Righteousness comes from the absolute power granted by judge, jury, and executioner, apparent when we judge someone’s behavior to be immoral, but then decide to “teach them a lesson,” and carry it out. Moral license perverts our sense of justice by injecting our own relative values of right and wrong, often justified merely by our participation or association with them. I may think littering is a capitol offense, but I can't kill a guy for stomping out a cigarette on the sidewalk. When we force what we want onto the opponent, rather than dispassionately prevent what they want, we are guilty of the very same offense as the opponent.

Everything in Taijutsu is learned through the physical, and the more options we challenge ourselves with creating, the more responsible and effective we can become. Try using a sword or knife without cutting, a gun without shooting, a staff without bludgeoning, unarmed without forcing control. Mastery of the Kukan allows for all of these options. When used as shield, as armor, the Kukan forces the opponent into stalemate, where anything they do does them in. We may have rendered judgment to use our training, but it is the opponent themselves who become their own jury and executioner – they deliberate and execute the sentence. Taijutsu is coded with the ethic of its use, by way of the Kukan – the key to its stalemating strategy found in its positioning by this simple truth, ‘be able to strike, without being struck.’

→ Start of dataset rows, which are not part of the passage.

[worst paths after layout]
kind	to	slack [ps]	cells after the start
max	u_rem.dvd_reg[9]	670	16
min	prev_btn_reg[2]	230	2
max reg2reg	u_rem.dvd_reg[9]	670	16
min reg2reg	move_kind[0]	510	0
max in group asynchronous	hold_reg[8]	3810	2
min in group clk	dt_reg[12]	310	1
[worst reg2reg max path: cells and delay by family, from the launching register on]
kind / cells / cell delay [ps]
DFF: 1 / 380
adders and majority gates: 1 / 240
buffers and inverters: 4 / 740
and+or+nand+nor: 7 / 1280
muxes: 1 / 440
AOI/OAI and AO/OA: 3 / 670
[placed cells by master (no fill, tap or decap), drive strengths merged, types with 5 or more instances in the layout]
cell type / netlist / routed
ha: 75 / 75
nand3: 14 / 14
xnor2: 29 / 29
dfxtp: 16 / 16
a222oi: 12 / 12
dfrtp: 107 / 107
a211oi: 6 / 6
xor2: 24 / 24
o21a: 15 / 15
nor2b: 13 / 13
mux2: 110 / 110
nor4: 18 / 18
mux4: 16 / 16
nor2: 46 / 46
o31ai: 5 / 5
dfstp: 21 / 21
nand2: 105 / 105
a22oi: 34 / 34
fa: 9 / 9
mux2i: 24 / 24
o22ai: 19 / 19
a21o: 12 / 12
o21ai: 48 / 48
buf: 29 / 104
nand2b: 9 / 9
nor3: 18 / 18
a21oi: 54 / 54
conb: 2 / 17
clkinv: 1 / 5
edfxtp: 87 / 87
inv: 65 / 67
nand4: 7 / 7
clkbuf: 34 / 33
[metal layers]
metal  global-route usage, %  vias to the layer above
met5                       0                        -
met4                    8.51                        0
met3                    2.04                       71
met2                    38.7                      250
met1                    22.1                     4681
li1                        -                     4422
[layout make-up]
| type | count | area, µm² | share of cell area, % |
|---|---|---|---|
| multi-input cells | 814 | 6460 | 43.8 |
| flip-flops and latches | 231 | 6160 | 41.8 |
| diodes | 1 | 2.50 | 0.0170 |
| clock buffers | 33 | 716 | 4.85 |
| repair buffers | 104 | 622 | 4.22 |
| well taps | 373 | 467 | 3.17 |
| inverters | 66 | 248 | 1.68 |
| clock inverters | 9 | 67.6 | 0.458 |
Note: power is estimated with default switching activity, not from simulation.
## src/rtl/assert_macros.svh

```systemverilog
// Assertion macros used by the sequencer RTL.
`ifndef ASSERT_MACROS_SVH
`define ASSERT_MACROS_SVH
`ifndef SYNTHESIS
`define ASSERT_IMPLY(lbl, clk, rstn, ante, cons) \
	lbl: assert property (@(posedge clk) disable iff (!(rstn)) (ante) |-> (cons)) \
		else $error("implication check failed");
`define ASSERT_NEXT(lbl, clk, rstn, ante, cons) \
	lbl: assert property (@(posedge clk) disable iff (!(rstn)) (ante) |=> (cons)) \
		else $error("next-cycle check failed");
`else
`define ASSERT_IMPLY(lbl, clk, rstn, ante, cons)
`define ASSERT_NEXT(lbl, clk, rstn, ante, cons)
`endif
`endif

```

## src/rtl/i2cs_pkg.sv

```systemverilog
// Types, codes and constants of the I2C transfer sequencer.
package i2cs_pkg;

	localparam int MAX_BYTES_DEF = 16;
	localparam int CNT_W = 5;

	localparam logic [1:0] KIND_START = 2'd0;
	localparam logic [1:0] KIND_LOAD  = 2'd1;
	localparam logic [1:0] KIND_EVENT = 2'd2;
	localparam logic [1:0] KIND_BAD   = 2'd3;

	localparam logic [1:0] MODE_W   = 2'd0;
	localparam logic [1:0] MODE_R   = 2'd1;
	localparam logic [1:0] MODE_WR  = 2'd2;
	localparam logic [1:0] MODE_BAD = 2'd3;

	typedef enum logic [2:0] {
		CMD_NONE   = 3'd0,
		CMD_START  = 3'd1,
		CMD_RSTART = 3'd2,
		CMD_TX     = 3'd3,
		CMD_RCEN   = 3'd4,
		CMD_ACK    = 3'd5,
		CMD_NACK   = 3'd6,
		CMD_STOP   = 3'd7
	} cmd_t;

	typedef enum logic [9:0] {
		PH_IDLE   = 10'b00_0000_0001,
		PH_START  = 10'b00_0000_0010,
		PH_ADDR   = 10'b00_0000_0100,
		PH_WDATA  = 10'b00_0000_1000,
		PH_WLAST  = 10'b00_0001_0000,
		PH_RADDR  = 10'b00_0010_0000,
		PH_RACK   = 10'b00_0100_0000,
		PH_RDATA  = 10'b00_1000_0000,
		PH_STOP   = 10'b01_0000_0000,
		PH_FINISH = 10'b10_0000_0000
	} phase_t;

	typedef struct packed {
		logic [1:0]       kind;
		logic [1:0]       mode;
		logic [7:0]       address;
		logic [7:0]       read_address;
		logic [CNT_W-1:0] write_length;
		logic [CNT_W-1:0] read_length;
		logic [3:0]       write_index;
		logic [7:0]       write_byte;
		logic             ack_status;
		logic [7:0]       bus_rx_byte;
	} req_t;

	typedef struct packed {
		cmd_t       command;
		logic [7:0] tx_byte;
		logic       read_valid;
		logic [7:0] read_byte;
		logic [3:0] read_index;
		logic       done_res;
		logic       no_ack_error;
		logic       busy_res;
	} rsp_t;

endpackage

```

## src/rtl/i2cs_ifs.sv

```systemverilog
// Valid/ready channel interfaces for request and response words.
interface i2cs_req_if;
	import i2cs_pkg::*;
	logic valid;
	logic ready;
	req_t data;
	modport source (output valid, output data, input ready);
	modport sink (input valid, input data, output ready);
endinterface

interface i2cs_rsp_if;
	import i2cs_pkg::*;
	logic valid;
	logic ready;
	rsp_t data;
	modport source (output valid, output data, input ready);
	modport sink (input valid, input data, output ready);
endinterface

```

## src/rtl/i2cs_wbuf.sv

```systemverilog
// Write data buffer: register file with one write port and one read port.
module i2cs_wbuf #(
	parameter int MAX_BYTES = i2cs_pkg::MAX_BYTES_DEF
) (
	input  logic                      clk,
	input  logic                      wr_en,
	input  logic [3:0]                wr_index,
	input  logic [7:0]                wr_data,
	input  logic [i2cs_pkg::CNT_W-1:0] rd_index,
	output logic [7:0]                rd_data
);
	import i2cs_pkg::*;

	// The load index is four bits wide, so no more than sixteen entries are reachable.
	localparam int DEPTH = (MAX_BYTES < 16) ? MAX_BYTES : 16;
	localparam int AW = (DEPTH > 1) ? $clog2(DEPTH) : 1;

	logic [7:0] buf_q [DEPTH];
	logic       wr_ok;
	logic       rd_ok;

	assign wr_ok = ({1'b0, wr_index} < 5'(DEPTH));
	assign rd_ok = (rd_index < CNT_W'(DEPTH));

	always_ff @(posedge clk) begin
		if (wr_en && wr_ok) begin
			buf_q[wr_index[AW-1:0]] <= wr_data;
		end
	end

	always_comb begin
		rd_data = 8'd0;
		if (rd_ok) begin
			rd_data = buf_q[rd_index[AW-1:0]];
		end
	end

endmodule

```

## src/rtl/i2cs_fsm.sv

```systemverilog
// Transaction state machine: at most one bus command per word, state advances on step.
module i2cs_fsm #(
	parameter int MAX_BYTES = i2cs_pkg::MAX_BYTES_DEF
) (
	input  logic                       clk,
	input  logic                       arst_n,
	input  logic                       step,
	input  i2cs_pkg::req_t             req,
	input  logic [7:0]                 buf_data,
	output logic [i2cs_pkg::CNT_W-1:0] buf_index,
	output i2cs_pkg::rsp_t             rsp
);
	import i2cs_pkg::*;

	phase_t           phase_q, phase_d;
	logic [1:0]       mode_q, mode_d;
	logic [CNT_W-1:0] cnt_q, cnt_d;
	logic [7:0]       addr1_q, addr1_d;
	logic [7:0]       addr2_q, addr2_d;
	logic [CNT_W-1:0] txn_q, txn_d;
	logic [CNT_W-1:0] rxn_q, rxn_d;
	logic             err_q, err_d;
	logic [CNT_W-1:0] cnt_inc;

	function automatic logic [CNT_W-1:0] clamp_len(input logic [CNT_W-1:0] len);
		logic [CNT_W-1:0] r;
		r = len;
		if (len == '0) begin
			r = CNT_W'(1);
		end else if ({4'd0, len} > 9'(MAX_BYTES)) begin
			r = CNT_W'(MAX_BYTES);
		end
		return r;
	endfunction

	assign cnt_inc = cnt_q + CNT_W'(1);
	assign buf_index = cnt_q;

	always_comb begin
		phase_d = phase_q;
		mode_d  = mode_q;
		cnt_d   = cnt_q;
		addr1_d = addr1_q;
		addr2_d = addr2_q;
		txn_d   = txn_q;
		rxn_d   = rxn_q;
		err_d   = err_q;
		rsp     = '0;
		rsp.command = CMD_NONE;

		if (req.kind == KIND_START) begin
			if (phase_q == PH_IDLE && req.mode != MODE_BAD) begin
				mode_d  = req.mode;
				addr1_d = req.address;
				addr2_d = req.read_address;
				txn_d   = clamp_len(req.write_length);
				rxn_d   = clamp_len(req.read_length);
				cnt_d   = '0;
				err_d   = 1'b0;
				phase_d = PH_START;
			end
		end else if (req.kind == KIND_EVENT) begin
			unique case (phase_q)
				PH_START: begin
					rsp.command = CMD_START;
					phase_d = PH_ADDR;
				end
				PH_ADDR: begin
					rsp.command = CMD_TX;
					rsp.tx_byte = addr1_q;
					phase_d = (mode_q == MODE_R) ? PH_RACK : PH_WDATA;
				end
				PH_WDATA, PH_WLAST: begin
					if (req.ack_status) begin
						err_d = 1'b1;
						rsp.command = CMD_STOP;
						if (mode_q == MODE_W) begin
							rsp.done_res = 1'b1;
							phase_d = PH_IDLE;
						end else begin
							phase_d = PH_FINISH;
						end
					end else if (phase_q == PH_WDATA) begin
						rsp.command = CMD_TX;
						rsp.tx_byte = buf_data;
						cnt_d = cnt_inc;
						if (cnt_inc >= txn_q) begin
							phase_d = PH_WLAST;
						end
					end else if (mode_q == MODE_W) begin
						rsp.command = CMD_STOP;
						phase_d = PH_FINISH;
					end else begin
						rsp.command = CMD_RSTART;
						phase_d = PH_RADDR;
					end
				end
				PH_RADDR: begin
					rsp.command = CMD_TX;
					rsp.tx_byte = addr2_q;
					cnt_d = '0;
					phase_d = PH_RACK;
				end
				PH_RACK: begin
					if (req.ack_status) begin
						err_d = 1'b1;
						rsp.command = CMD_STOP;
						phase_d = PH_FINISH;
					end else begin
						rsp.command = CMD_RCEN;
						phase_d = PH_RDATA;
					end
				end
				PH_RDATA: begin
					rsp.read_valid = 1'b1;
					rsp.read_byte  = req.bus_rx_byte;
					rsp.read_index = cnt_q[3:0];
					cnt_d = cnt_inc;
					if (cnt_inc >= rxn_q) begin
						rsp.command = CMD_NACK;
						phase_d = PH_STOP;
					end else begin
						rsp.command = CMD_ACK;
						phase_d = PH_RACK;
					end
				end
				PH_STOP: begin
					rsp.command = CMD_STOP;
					phase_d = PH_FINISH;
				end
				PH_FINISH: begin
					rsp.done_res = 1'b1;
					phase_d = PH_IDLE;
				end
				default: begin
					phase_d = phase_q;
				end
			endcase
		end

		rsp.no_ack_error = err_d;
		rsp.busy_res = (phase_d != PH_IDLE);
	end

	always_ff @(posedge clk or negedge arst_n) begin
		if (!arst_n) begin
			phase_q <= PH_IDLE;
			mode_q  <= MODE_W;
			cnt_q   <= '0;
			addr1_q <= 8'd0;
			addr2_q <= 8'd0;
			txn_q   <= CNT_W'(1);
			rxn_q   <= CNT_W'(1);
			err_q   <= 1'b0;
		end else if (step) begin
			phase_q <= phase_d;
			mode_q  <= mode_d;
			cnt_q   <= cnt_d;
			addr1_q <= addr1_d;
			addr2_q <= addr2_d;
			txn_q   <= txn_d;
			rxn_q   <= rxn_d;
			err_q   <= err_d;
		end
	end

endmodule

```

## src/rtl/i2c_master_transfer_sequencer.sv

```systemverilog
// A word accepted into the input register passes through the state machine into the output register.
// Throughput: one word per cycle without back-pressure; the input register advances whenever the
// output register is empty or being taken, so ready only drops under back-pressure.
// Reset clears the phase, counters, address and error state and both valid flags.
// The write buffer is not cleared by reset; its entries hold no value until loaded.
`include "assert_macros.svh"

module i2c_master_transfer_sequencer #(
	parameter int MAX_BYTES = i2cs_pkg::MAX_BYTES_DEF
) (
	input logic            clk,
	input logic            arst_n,
	i2cs_req_if.sink       req,
	i2cs_rsp_if.source     rsp
);
	import i2cs_pkg::*;

	logic             valid_s1;
	req_t             req_s1;
	logic             rsp_valid_q;
	rsp_t             rsp_q;
	logic             advance;
	rsp_t             fsm_rsp;
	logic [CNT_W-1:0] buf_index;
	logic [7:0]       buf_data;

	assign advance   = valid_s1 && (!rsp_valid_q || rsp.ready);
	assign req.ready = !valid_s1 || advance;
	assign rsp.valid = rsp_valid_q;
	assign rsp.data  = rsp_q;

	i2cs_wbuf #(.MAX_BYTES(MAX_BYTES)) u_wbuf (
		.clk      (clk),
		.wr_en    (advance && req_s1.kind == KIND_LOAD),
		.wr_index (req_s1.write_index),
		.wr_data  (req_s1.write_byte),
		.rd_index (buf_index),
		.rd_data  (buf_data)
	);

	i2cs_fsm #(.MAX_BYTES(MAX_BYTES)) u_fsm (
		.clk       (clk),
		.arst_n    (arst_n),
		.step      (advance),
		.req       (req_s1),
		.buf_data  (buf_data),
		.buf_index (buf_index),
		.rsp       (fsm_rsp)
	);

	always_ff @(posedge clk or negedge arst_n) begin
		if (!arst_n) begin
			valid_s1    <= 1'b0;
			rsp_valid_q <= 1'b0;
		end else begin
			if (req.valid && req.ready) begin
				valid_s1 <= 1'b1;
			end else if (advance) begin
				valid_s1 <= 1'b0;
			end
			if (advance) begin
				rsp_valid_q <= 1'b1;
			end else if (rsp.ready) begin
				rsp_valid_q <= 1'b0;
			end
		end
	end

	always_ff @(posedge clk) begin
		if (req.valid && req.ready) begin
			req_s1 <= req.data;
		end
		if (advance) begin
			rsp_q <= fsm_rsp;
		end
	end

	`ASSERT_IMPLY(a_rd_cmd, clk, arst_n, rsp_valid_q && rsp_q.read_valid,
		rsp_q.command == CMD_ACK || rsp_q.command == CMD_NACK)
	`ASSERT_IMPLY(a_done_idle, clk, arst_n, rsp_valid_q && rsp_q.done_res, !rsp_q.busy_res)
	`ASSERT_NEXT(a_adv_out, clk, arst_n, advance, rsp_valid_q)
	`ASSERT_IMPLY(a_stall_why, clk, arst_n, valid_s1 && !advance, rsp_valid_q && !rsp.ready)

endmodule
```

## src/flat_wrapper.sv

```systemverilog
// flat-port wrapper written by rule: the top's interface ports become plain ports
module i2c_master_transfer_sequencer_flat import i2cs_pkg::*;
#(
	parameter int MAX_BYTES = i2cs_pkg::MAX_BYTES_DEF
)
  (clk, arst_n, req_valid, req_data, req_ready, rsp_valid, rsp_data, rsp_ready);
  i2cs_req_if req_i ();
  i2cs_rsp_if rsp_i ();
  input logic clk;
  input logic arst_n;
  input wire logic [$bits(req_i.valid)-1:0] req_valid;
  input wire logic [$bits(req_i.data)-1:0] req_data;
  output wire logic [$bits(req_i.ready)-1:0] req_ready;
  output wire logic [$bits(rsp_i.valid)-1:0] rsp_valid;
  output wire logic [$bits(rsp_i.data)-1:0] rsp_data;
  input wire logic [$bits(rsp_i.ready)-1:0] rsp_ready;
  assign req_i.valid = req_valid;
  assign req_i.data = req_data;
  assign req_ready = req_i.ready;
  assign rsp_valid = rsp_i.valid;
  assign rsp_data = rsp_i.data;
  assign rsp_i.ready = rsp_ready;
  i2c_master_transfer_sequencer #(.MAX_BYTES(MAX_BYTES)) u_core (.clk(clk), .arst_n(arst_n), .req(req_i), .rsp(rsp_i));
endmodule
```

## config.mk

```make
export PLATFORM = sky130hd
export DESIGN_NAME = i2c_master_transfer_sequencer_flat
export DESIGN_NICKNAME = d
export VERILOG_FILES = /design/src/rtl/i2cs_pkg.sv /design/src/rtl/i2cs_ifs.sv /design/src/rtl/i2cs_wbuf.sv /design/src/rtl/i2cs_fsm.sv /design/src/rtl/i2c_master_transfer_sequencer.sv /design/src/flat_wrapper.sv
export VERILOG_INCLUDE_DIRS = /design/src /design/src/rtl
export SDC_FILE = /design/constraint.sdc
export NUM_CORES = 1
export LEC_CHECK = 0
export ABC_AREA = 1
export BUFFER_PORTS_ARGS = -buffer_cell sky130_fd_sc_hd__buf_2
export CAP_MARGIN = 10
export CORE_MARGIN = 5
export CORE_UTILIZATION = 60
export CTS_CLUSTER_DIAMETER = 120
export CTS_CLUSTER_SIZE = 16
export DETAILED_ROUTE_END_ITERATION = 10
export PLACE_DENSITY = 0.91
export RECOVER_POWER = 100
export SLEW_MARGIN = 20
export SYNTH_ARGS = -nofsm -noshare
export SYNTH_HDL_FRONTEND = slang
export SYNTH_SLANG_ARGS = --single-unit
export TNS_END_PERCENT = 20
```

## constraint.sdc

```tcl
create_clock -name clk -period 5.7 [get_ports clk]
set_input_delay 1.14 -clock clk [delete_from_list [all_inputs] [get_ports clk]]
set_output_delay 1.14 -clock clk [all_outputs]
set_load 0.02 [all_outputs]
```

==> flow_summary.ini <==
[detailed_routing]
route.detailed.drc = 0
via_count = 7314
drt_iter0_drc = 788
dr.pass1.iters = 8
wl_per_cell_um = 20.2
postRouteAntennaNets = 0
drt_wl_total_um = 24700
viasPerCell = 5.97

[global_routing]
overflow = 0
grt_max_degree = 52
grt_first_pass_wirelength_um = 37800
antenna_found_initial = 0
grt_pass1_vias = 6985
gr-usage-all-layers = 0.242

[cells_and_area]
nFillCells = 1162
final_common_cell = edfxtp_1
area_delta_synth_final_pct = 10.1
post-route-util = 0.672
drive_above_1_share = 0.105
num-nets-final = 1058
antennaDiodeCount = 0
seqCellArea_um2 = 7340
multi_input_area_um2 = 2650
layout_common_cells = edfxtp_1 (206), nor2_1 (131), nand2_1 (127), o21ai_0 (102), inv_1 (88)

[power_and_ir_drop]
p_int_mw = 3.18
ir_drop_mv = 0.320
p_sw_frac = 0.328
power.switching_mw = 1.55
p_clk_frac = 0.264
powerDensity_nw_per_um2 = 409
p_comb_frac = 0.243
p_leak_nw = 4.46
power.total_mw = 4.73
pwr-share-seq = 0.492

[placed_design]
io_buffers = 83
gp_congestion = 0.978
dp_hpwl_um = 16200

[setup_path]
cp.required_ns = 5.95
reg2reg_slack_ns = 2.03
worstRegToRegCells = 15
reg2reg_to = u_core.rsp.data[0]
crit_path_max_fanout = 38
crit_arrival_ns = 3.91
crit_type = flip-flop to flip-flop
crit_path_end_kind = flip-flop
crit_start = u_core.u_fsm.buf_index[0]
startpoint_type = flip-flop
r2r_start = u_core.u_fsm.buf_index[0]

[hold_path]
worst_hold_path.num_cells = 2
hp-class = flip-flop to flip-flop
holdCritStartpoint = u_core.req_s1[37]
hold_end = u_core.u_fsm.addr2_q[6]

[clock_tree]
post_cts_resized = 0
clk_path_buf_depth = 3
clock_latency_ns = 0.50
cts_tree = done
clk_pin_slew_ns = 0.08
cts_htree_levels = 1
hold_buffers = 0
cts-root-buf = clkbuf_16
cts_buffers = 19
cts_setup_buffers = 0
clock_sinks = 252

[status]
violations = max-capacitance violations, max-slew violations
status = finished with violations

[sta]
worst_slew_pin_slew_ns = 2.51
final-setup-viol-count = 0
post-route-period-util = 0.644
skew_ns = 0.0169
hold_ws_ns = 0.471
finalHoldViolCount = 0
slew_viol_final = 131
fin_crit_ns = 3.67
slew_headroom = -0.673
rsz0062_at_grt = no
max_freq_mhz = 273
setup_tns_ns = 0

[floorplan]
die_height_um = 142
dieWidth_um = 142
die-area_um2 = 20300
initial_core_util = 0.610
fp-row-count = 48
coreArea_um2 = 17200
pin_count = 84

[yosys]
synth_warnings = 0
synthesis.area_um2 = 10500
synthDistinctLibCells = 39
syn_nets = 983
synth.largest_area_cell = edfxtp_1
synth_seq_area_share = 0.698
syn_inst = 917
synth_area_leaders = edfxtp_1 (59%), dfrtp_1 (10%), o21ai_0 (4.8%)
synth_top_cell_area_share = 0.588
synth_seq_cells = 252
avgSynthCellArea_um2 = 11.5

[job]
max_cap_violations = 3
logic make-up (layout without fill, tap and decap cells):
kind of cell,count (synthesis),count (layout),synth area share
buffers and inverters,128,211,0.0468
AO/OA/AOI/OAI,179,179,0.0934
adder cells (fa/ha/maj),11,11,0.0131
flip-flops,252,252,0.698
XOR/XNOR,3,3,0.00250
AND/OR/NAND/NOR,344,344,0.146
power groups by stage:
stage | logic [mW] | registers, mW | clock network, mW
2_1_floorplan | 0.825 | 2.31 | 0
3_3_place_gp | 1.09 | 2.35 | 0
3_5_place_dp | 1.14 | 2.36 | 0
4_1_cts | 1.16 | 2.32 | 1.27
5_1_grt | 1.25 | 2.35 | 1.35
6_report | 1.15 | 2.33 | 1.25
worst max path at each step:
stage / slack (ns) / endpoint / cells past startpoint
after global routing: 1.78 / u_core.rsp.data[0] / 15
after detailed placement: 2.16 / u_core.u_wbuf.buf_q[6][6] / 9
after floorplan: 2.35 / u_core.u_wbuf.buf_q[10][0] / 9
final: 2.03 / u_core.rsp.data[0] / 15
after CTS: 2.38 / u_core.rsp.data[0] / 15
after global placement: 2.24 / u_core.u_wbuf.buf_q[8][5] / 9
cell usage after synthesis, drive strengths merged:
cell      n
edfxtp  206
o31ai     1
buf       6
nor4      2
nand2   134
a21oi    18
o22ai    47
inv      92
a31oi     4
o21a      1
xor2      3
dfrtp    43
clkinv    2
nor3      4
dfstp     3
ha       11
clkbuf   28
nand4     9
o21ai   103
nor2    140
a21o      1
nand3    55
a41oi     1
a21boi    2
a22oi     1
critical path, stage by stage, from the launching register on:
cell     delay (ns)
dfrtp_1        0.94
buf_4          0.48
nand3_1        0.16
xor2_1         0.23
inv_1          0.11
ha_1           0.33
a21o_1         0.19
a21oi_1        0.14
o21a_1         0.20
nor2_1         0.07
nand3_1        0.09
nand2_1        0.07
nor2_1         0.14
nand3_1        0.08
nor2_1         0.10
nand3_1        0.09
area by class of cell:
type	count	share of cell area
multi-input combinational	537	0.229
inverter	94	0.0307
timing repair buffer	88	0.0351
clock inverter	2	0.00335
clock buffer	27	0.0437
tap	225	0.0243
sequential	252	0.634
routing by layer:
| layer | vias to the layer above | track usage | wire (µm) |
|---|---|---|---|
| li1 | 3332 | - | - |
| met1 | 3427 | 0.332 | 9500 |
| met2 | 477 | 0.383 | 11700 |
| met3 | 78 | 0.0517 | 2620 |
| met4 | 0 | 0.0955 | 919 |
| met5 | - | 0 | 0 |
stage by stage:
stage	cells	setup WS [ns]	instance area, µm²
after floorplan	917	2.35	10500
after global placement	1196	2.24	11100
after detailed placement	1196	2.16	11100
after CTS	1225	2.38	11700
after global routing	1225	1.78	11600
final	1225	2.03	11600
flip-flops by register name (all words and copies together) (netlist names), 2 cells and up:
name / count
u_core.u_fsm.txn_q: 5
u_core.u_fsm.buf_index: 5
u_core.u_fsm.mode_q: 2
u_core.u_fsm.addr2_q: 8
u_core.u_wbuf.buf_q: 128
u_core.rsp.data: 27
u_core.u_fsm.phase_q: 10
u_core.req_s1: 51
u_core.u_fsm.addr1_q: 8
u_core.u_fsm.rxn_q: 5
(Power assumes the default switching activity.)
File: src/hdl/link_quality_parent_selector.sv
// Top level of the link quality parent selector: config registers, front, queue, back.

// Keeps a 32-slot neighbor table (sequence number, smoothed link quality,
// advertised level and cost) and picks the lowest-cost parent. Each input
// beat gives exactly one result beat carrying the current route. A link update
// to a slot in the table goes through a table read, a read-modify-write and an
// output load; a route tick that rescans walks all NEIGHBORS slots, the single
// read port of the table RAM visiting one slot per cycle; a tick that only counts
// down, a clear, an off-table link update and an unused func go straight to the
// output load.
// A two-entry queue sits between input and table logic, so input beats are
// still taken, until it is full, while a scan runs or a result waits on m_tready.
// Clear is instant: slots carry valid flops and read as reset contents until written.
module link_quality_parent_selector (
    input  logic        aclk,
    input  logic        aresetn,
    // configuration write port
    input  logic        cfg_we,
    input  logic [1:0]  cfg_addr,
    input  logic [15:0] cfg_wdata,
    // input stream
    input  logic        s_tvalid,
    output logic        s_tready,
    input  logic [47:0] s_tdata,  // sender, seq_number, hop_level, link_cost
    input  logic [7:0]  s_tuser,  // func, zero pad
    // result stream
    output logic        m_tvalid,
    input  logic        m_tready,
    output logic [31:0] m_tdata,  // best_parent, own_level, own_route_cost
    output logic [7:0]  m_tuser   // sender_ok, route_recomputed, zero pad
);
    import lqps_pkg::*;

    cfg_t          cfg_reg;
    queue_status_t qstat;
    logic          push;
    item_t         push_item;
    item_t         head;
    logic          pop;

    // config registers; the user must write them only while the block is idle, the block does not enforce it
    always_ff @(posedge aclk) begin
        if (!aresetn) begin
            cfg_reg.own_address     <= RST_OWN_ADDRESS;
            cfg_reg.route_period    <= RST_ROUTE_PERIOD;
            cfg_reg.hop_penalty     <= RST_HOP_PENALTY;
            cfg_reg.initial_quality <= RST_INITIAL_QUALITY;
        end else if (cfg_we) begin
            unique case (cfg_addr)
                CFG_OWN_ADDRESS:     cfg_reg.own_address     <= cfg_wdata[7:0];
                CFG_ROUTE_PERIOD:    cfg_reg.route_period    <= cfg_wdata[6:0];
                CFG_HOP_PENALTY:     cfg_reg.hop_penalty     <= cfg_wdata;
                CFG_INITIAL_QUALITY: cfg_reg.initial_quality <= cfg_wdata[6:0];
            endcase
        end
    end

    // classify beats: a link update from an out-of-table sender becomes a no-op
    lqps_front u_front (
        .s_tvalid (s_tvalid),
        .s_tready (s_tready),
        .s_tdata  (s_tdata),
        .s_tuser  (s_tuser),
        .qstat    (qstat),
        .push     (push),
        .item     (push_item)
    );

    lqps_queue u_queue (
        .aclk      (aclk),
        .aresetn   (aresetn),
        .push      (push),
        .push_item (push_item),
        .pop       (pop),
        .head      (head),
        .qstat     (qstat)
    );

    // table, scan sequencer and output register
    lqps_back u_back (
        .aclk       (aclk),
        .aresetn    (aresetn),
        .cfg        (cfg_reg),
        .head_valid (!qstat.empty),
        .head       (head),
        .pop        (pop),
        .m_tvalid   (m_tvalid),
        .m_tready   (m_tready),
        .m_tdata    (m_tdata),
        .m_tuser    (m_tuser)
    );

    // queue cannot be full and empty at once
    a_queue_status: assert property (@(posedge aclk) disable iff (!aresetn)
        !(qstat.full && qstat.empty))
        else $error("queue reports full and empty");

    // the two flags never come together
    a_flags_exclusive: assert property (@(posedge aclk) disable iff (!aresetn)
        m_tvalid |-> !(m_tuser[0] && m_tuser[1]))
        else $error("sender_ok and route_recomputed both set");

    // a rescanned route never costs more than the no-route value
    a_scan_cost_bound: assert property (@(posedge aclk) disable iff (!aresetn)
        (m_tvalid && m_tuser[1]) |-> (m_tdata[31:16] <= NO_ROUTE_COST))
        else $error("rescanned route cost above bound");

    // a rescan with no winner reports the no-route level and cost
    a_no_route: assert property (@(posedge aclk) disable iff (!aresetn)
        (m_tvalid && m_tuser[1] && (m_tdata[7:0] == NO_PARENT))
            |-> ((m_tdata[15:8] == NO_ROUTE_LEVEL + 8'd1)
                 && (m_tdata[31:16] == NO_ROUTE_COST)))
        else $error("no-route result inconsistent");

endmodule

The "Warrior Ethic" is not measured by what we want to do, but by how sharp our understanding is of what we know we must do. There is no sanctimony in judging moral from immoral, no righteousness in standing up to such immorality, and no elitism in preventing immoral behavior from succeeding. When we base Taijutsu not on what we want, but on what we are unwilling to allow another to immorally take, we grant ourselves the time and space to shield us from attack and protect us from even the weaknesses of our own will.

March 12, 2010

Fudoshin

His look was half confusion and that other one, as if I were holding a small piece of shit just under his nose and asking him to smell it. “Treat him as if he’s a third grader,” I said again. And again, I get the “look.”

“If a third grader came running in here and up to you, stamped his foot three times like they used to do in Hong Kong to signal a challenge … how would that make you feel?” He thought about it and I could see the change in him. “Good, keep that as he punches you,” referring to his partner.

His partner punched at him – a solid honest punch, if he didn’t get out of the way, he was going to get cracked. The two met – intersected in a single moment - and his partner wound up on the floor. It was well done. “How did that make you feel?” I asked his partner. He barely thought about it, “He dismissed me.”

That word “dismissed” summed it up. I can remember squaring up with Nagato when I lived in Japan, hell, even now when I square up with him, the feeling is the same – dismissive. I’m not a threat, maybe nobody is for that matter. The utter confidence – how do we begin to achieve that?

There comes a point in training when the understanding of technique is not enough, the raw physical nature of training will not suffice, and to improve our ability means reaching beyond the way we perceive ourselves. Tough stuff.

The image I provided that night was a simple one, but useful for context. And context, we discover, is the key to understanding our greater role. Fudoshin, courage, is a difficult concept to explain, and even more difficult to pass on.

But he got a piece of it that night, so, I asked him, do you understand? He said, “It only makes for more questions.”